- Venue: Olympic Training Center
- Start date: October 19, 2023
- End date: October 27, 2023
- Competitors: 11 from 11 nations

Medalists
| Gold medal | Joshua Edwards | United States |
| Silver medal | Abner Teixeira | Brazil |
| Bronze medal | Fernando Arzola | Cuba |
| Bronze medal | Cristian Salcedo | Colombia |

= Boxing at the 2023 Pan American Games – Men's +92 kg =

The Men's +92 kg competition of the boxing events at the 2023 Pan American Games in Santiago, Chile, was held between October 19 and 27 at the Olympic Training Center. A total of 11 boxers from 11 NOC's competed.

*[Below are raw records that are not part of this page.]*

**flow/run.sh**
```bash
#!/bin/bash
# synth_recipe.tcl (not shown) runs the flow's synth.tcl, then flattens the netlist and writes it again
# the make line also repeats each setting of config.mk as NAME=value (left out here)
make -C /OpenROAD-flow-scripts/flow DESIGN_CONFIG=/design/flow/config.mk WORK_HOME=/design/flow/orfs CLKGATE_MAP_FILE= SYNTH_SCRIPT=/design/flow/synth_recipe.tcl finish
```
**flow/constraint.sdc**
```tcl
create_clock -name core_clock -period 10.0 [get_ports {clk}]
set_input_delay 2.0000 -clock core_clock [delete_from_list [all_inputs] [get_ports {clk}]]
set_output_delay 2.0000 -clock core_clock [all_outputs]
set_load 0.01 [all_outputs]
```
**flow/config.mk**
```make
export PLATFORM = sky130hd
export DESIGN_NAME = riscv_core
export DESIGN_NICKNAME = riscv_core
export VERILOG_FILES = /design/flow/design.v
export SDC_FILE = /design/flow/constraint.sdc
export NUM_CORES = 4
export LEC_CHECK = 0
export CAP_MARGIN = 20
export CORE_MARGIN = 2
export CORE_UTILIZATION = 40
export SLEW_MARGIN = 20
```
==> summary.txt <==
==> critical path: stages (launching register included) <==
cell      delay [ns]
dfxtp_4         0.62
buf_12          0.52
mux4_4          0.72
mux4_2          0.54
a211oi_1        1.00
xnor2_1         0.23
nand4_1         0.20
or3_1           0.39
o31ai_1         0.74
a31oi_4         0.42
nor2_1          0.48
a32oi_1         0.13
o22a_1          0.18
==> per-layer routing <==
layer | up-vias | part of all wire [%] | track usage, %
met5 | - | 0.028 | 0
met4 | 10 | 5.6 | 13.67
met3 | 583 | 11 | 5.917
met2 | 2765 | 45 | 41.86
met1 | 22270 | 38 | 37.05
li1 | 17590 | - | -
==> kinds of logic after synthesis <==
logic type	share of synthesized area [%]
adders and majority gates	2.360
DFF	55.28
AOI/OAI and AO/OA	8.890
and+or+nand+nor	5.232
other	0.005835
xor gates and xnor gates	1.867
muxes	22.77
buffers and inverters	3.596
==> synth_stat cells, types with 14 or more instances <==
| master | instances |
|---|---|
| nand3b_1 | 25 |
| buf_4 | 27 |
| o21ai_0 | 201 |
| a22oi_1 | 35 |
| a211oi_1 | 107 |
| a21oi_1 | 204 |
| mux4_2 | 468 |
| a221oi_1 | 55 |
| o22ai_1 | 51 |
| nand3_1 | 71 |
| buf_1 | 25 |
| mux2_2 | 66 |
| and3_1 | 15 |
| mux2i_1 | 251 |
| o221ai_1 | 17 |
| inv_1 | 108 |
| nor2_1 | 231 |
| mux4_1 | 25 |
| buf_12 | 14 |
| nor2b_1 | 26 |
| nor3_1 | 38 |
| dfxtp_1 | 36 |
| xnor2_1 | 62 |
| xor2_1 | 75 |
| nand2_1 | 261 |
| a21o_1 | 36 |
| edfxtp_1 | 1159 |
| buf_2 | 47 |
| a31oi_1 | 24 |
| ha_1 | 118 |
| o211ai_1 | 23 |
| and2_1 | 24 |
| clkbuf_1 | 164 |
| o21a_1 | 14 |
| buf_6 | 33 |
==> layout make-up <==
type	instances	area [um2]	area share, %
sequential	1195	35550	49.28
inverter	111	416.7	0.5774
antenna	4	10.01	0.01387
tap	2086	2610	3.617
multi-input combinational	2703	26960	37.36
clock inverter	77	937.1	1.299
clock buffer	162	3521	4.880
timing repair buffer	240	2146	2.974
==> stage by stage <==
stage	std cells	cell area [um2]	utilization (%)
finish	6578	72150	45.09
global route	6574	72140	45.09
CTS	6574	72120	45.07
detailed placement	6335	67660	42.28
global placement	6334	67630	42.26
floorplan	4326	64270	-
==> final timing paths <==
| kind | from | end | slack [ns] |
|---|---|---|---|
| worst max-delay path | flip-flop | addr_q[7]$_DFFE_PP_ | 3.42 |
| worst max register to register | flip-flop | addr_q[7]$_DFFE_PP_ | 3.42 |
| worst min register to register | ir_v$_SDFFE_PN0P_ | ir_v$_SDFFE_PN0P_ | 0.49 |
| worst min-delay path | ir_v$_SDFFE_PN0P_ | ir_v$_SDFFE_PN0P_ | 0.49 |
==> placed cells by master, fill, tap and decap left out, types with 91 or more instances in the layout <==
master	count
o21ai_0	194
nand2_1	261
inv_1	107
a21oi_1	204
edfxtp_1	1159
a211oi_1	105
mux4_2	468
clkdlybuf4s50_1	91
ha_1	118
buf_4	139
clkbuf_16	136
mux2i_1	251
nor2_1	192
This is an optimization exercise on Yosys and OpenROAD, whose aim is small area, not a production implementation.
At most, simulation tests tie the RTL to the original design; equivalence was not proved.
Power is estimated from default activity; no workload was simulated.

==> trial 53 <==
==> flow/design.v <==
module led_cube_scan_driver #(
  parameter int          N            = 8,
  parameter int          LAYER_DWELL  = 50000,
  parameter int          BLANK_CYCLES = 500,
  parameter logic [7:0]  SYNC_BYTE    = 8'hA5
) (
  input  logic             clk,
  input  logic             reset_n,
  input  logic             enable,
  input  logic [7:0]       in_data,
  input  logic             in_valid,
  output logic             in_ready,
  output logic [N*N-1:0]   col_out,
  output logic [N-1:0]     layer_out,
  output logic             frame_tick,
  output logic [7:0]       frame_count,
  output logic             sync_err
);
  localparam int NBITS  = N * N * N;
  localparam int NBYTES = NBITS / 8;        
  localparam int AW     = (NBYTES > 1) ? $clog2(NBYTES) : 1;
  localparam int LW     = (N > 1) ? $clog2(N) : 1;
  localparam int WB     = N * N;            
  localparam int NL     = WB / 8;           
  localparam int JW     = (NL > 1) ? $clog2(NL) : 1;
  localparam int NR     = N - 1;            
  localparam int CMAX   = (LAYER_DWELL > BLANK_CYCLES) ? LAYER_DWELL : BLANK_CYCLES;
  localparam int CW     = $clog2(CMAX + 1);
  logic            r_data;       
  logic [AW-1:0]   r_bidx;       
  logic            r_pending;
  logic            r_sync_err;
  logic            w_xfer;
  logic            w_wdata;
  logic            w_last;
  logic [LW-1:0]   w_word;       
  logic [JW-1:0]   w_lane;       
  logic [WB-1:0]   r_bw0;
  logic [NR-1:0][WB-1:0] r_bk;
  logic [LW-1:0]   r_ph;
  logic [7:0]      r_stg [NL];   
  logic            w_hit_cur;    
  logic            w_hit_prev;   
  logic [WB-1:0]   w_bins;       
  logic [N-1:0][WB-1:0] r_front;
  logic            r_fvalid;     
  logic [LW-1:0]   r_cpn;        
  logic            w_copy;
  logic            r_on;
  logic [CW-1:0]   r_cnt;
  logic [LW-1:0]   r_layer;
  logic            w_blank_first;
  logic            w_swap;
  logic [N-1:0]    r_dsel;       
  logic            r_tick;
  logic [7:0]      r_count;
  assign in_ready = ~r_pending;
  assign w_xfer   = in_valid & ~r_pending;
  assign w_wdata  = w_xfer & r_data;
  assign w_last   = w_wdata & (r_bidx == AW'(NBYTES - 1));
  assign w_word   = r_bidx[AW-1 -: LW];
  assign w_lane   = r_bidx[JW-1:0];
  always_ff @(posedge clk or negedge reset_n) begin
    if (!reset_n) begin
      r_data     <= 1'b0;
      r_bidx     <= '0;
      r_sync_err <= 1'b0;
      r_pending  <= 1'b0;
    end else begin
      r_sync_err <= w_xfer & ~r_data & (in_data != SYNC_BYTE);
      if (w_xfer) begin
        if (!r_data) begin
          r_data <= (in_data == SYNC_BYTE);
        end else begin
          r_bidx <= r_bidx + AW'(1);
          if (r_bidx == AW'(NBYTES - 1)) r_data <= 1'b0;
        end
      end
      if (w_last) begin
        r_pending <= 1'b1;
      end else if (w_swap) begin
        r_pending <= 1'b0;
      end
    end
  end
  always_ff @(posedge clk) begin
    for (int j = 0; j < NL; j++) begin
      if (w_wdata && (w_word == '0) && (w_lane == JW'(j))) begin
        r_bw0[j*8 +: 8] <= in_data;
      end
    end
  end
  always_ff @(posedge clk) begin
    if (w_wdata) begin
      r_stg[w_lane] <= in_data;
    end
  end
  assign w_hit_cur  = (w_word != LW'(0)) && (r_ph == w_word - LW'(1));
  assign w_hit_prev = (w_word != LW'(1)) && (r_ph == w_word - LW'(2));
  always_comb begin
    for (int j = 0; j < NL; j++) begin
      w_bins[j*8 +: 8] = ((JW'(j) < w_lane) ? w_hit_cur : w_hit_prev) ? r_stg[j] : r_bk[0][j*8 +: 8];
    end
  end
  always_ff @(posedge clk) begin
    for (int p = 0; p < NR - 1; p++) begin
      r_bk[p] <= r_bk[p+1];
    end
    r_bk[NR-1] <= w_bins;
  end
  always_ff @(posedge clk or negedge reset_n) begin
    if (!reset_n) begin
      r_ph  <= '0;
      r_cpn <= '0;
    end else begin
      r_ph <= (r_ph == LW'(NR - 1)) ? '0 : r_ph + LW'(1);
      if (w_swap) begin
        r_cpn <= LW'(NR - 1);
      end else if (r_cpn != '0) begin
        r_cpn <= r_cpn - LW'(1);
      end
    end
  end
  assign w_copy = w_swap | (r_cpn != '0);
  always_ff @(posedge clk) begin
    if (w_swap) begin
      r_front[0] <= r_bw0;
    end
    for (int w = 1; w < N; w++) begin
      if (w_copy && (r_ph == LW'(w - 1))) begin
        r_front[w] <= w_bins;
      end
    end
  end
  assign w_blank_first = ~r_on && (r_cnt == '0);
  assign w_swap        = enable && w_blank_first && (r_layer == '0) && r_pending;
  always_ff @(posedge clk or negedge reset_n) begin
    if (!reset_n) begin
      r_on    <= 1'b0;
      r_cnt   <= '0;
      r_layer <= '0;
    end else if (!enable) begin
      r_on    <= 1'b0;
      r_cnt   <= '0;
      r_layer <= '0;
    end else if (!r_on) begin
      if (r_cnt == CW'(BLANK_CYCLES - 1)) begin
        r_on  <= 1'b1;
        r_cnt <= '0;
      end else begin
        r_cnt <= r_cnt + CW'(1);
      end
    end else begin
      if (r_cnt == CW'(LAYER_DWELL - 1)) begin
        r_on    <= 1'b0;
        r_cnt   <= '0;
        r_layer <= (r_layer == LW'(N - 1)) ? '0 : r_layer + LW'(1);
      end else begin
        r_cnt <= r_cnt + CW'(1);
      end
    end
  end
  always_ff @(posedge clk or negedge reset_n) begin
    if (!reset_n) begin
      r_fvalid <= 1'b0;
      r_tick   <= 1'b0;
      r_count  <= '0;
      r_dsel   <= '0;
    end else begin
      r_tick  <= w_swap;
      r_count <= r_count + {7'd0, w_swap};
      if (w_swap) begin
        r_fvalid <= 1'b1;
      end
      if (!enable) begin
        r_dsel <= '0;
      end else if (w_blank_first) begin
        r_dsel <= (r_fvalid | w_swap) ? (N'(1) << r_layer) : '0;
      end
    end
  end
  always_comb begin
    col_out = '0;
    for (int l = 0; l < N; l++) begin
      col_out = col_out | ({WB{r_dsel[l]}} & r_front[l]);
    end
  end
  assign layer_out   = r_on ? (N'(1) << r_layer) : '0;
  assign frame_tick  = r_tick;
  assign frame_count = r_count;
  assign sync_err    = r_sync_err;
endmodule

The two finalists will qualify for the 2024 Summer Olympics in Paris, France.

==Qualification==

There was a quota of 130 boxers to compete at the games (ten per event). The host nation (Chile) received automatic qualification spots for all events. The remainder of the spots were awarded through various qualifying tournaments. However, the International Olympic Committee’s later decided the competition was an open registration event, meaning any NOC could enter a boxer into the event.

==Competition format==
Like all Pan American boxing events, the competition is a straight single-elimination tournament. Both semifinal losers are awarded bronze medals, so no boxers compete again after their first loss. Bouts consist of 3 rounds "10-point must" scoring system used, where the winner of each round must be awarded 10 points and the loser a lesser amount, and the elimination of the padded headgear. Five judges scored each bout. The winner will be the boxer who scored the most at the end of the match.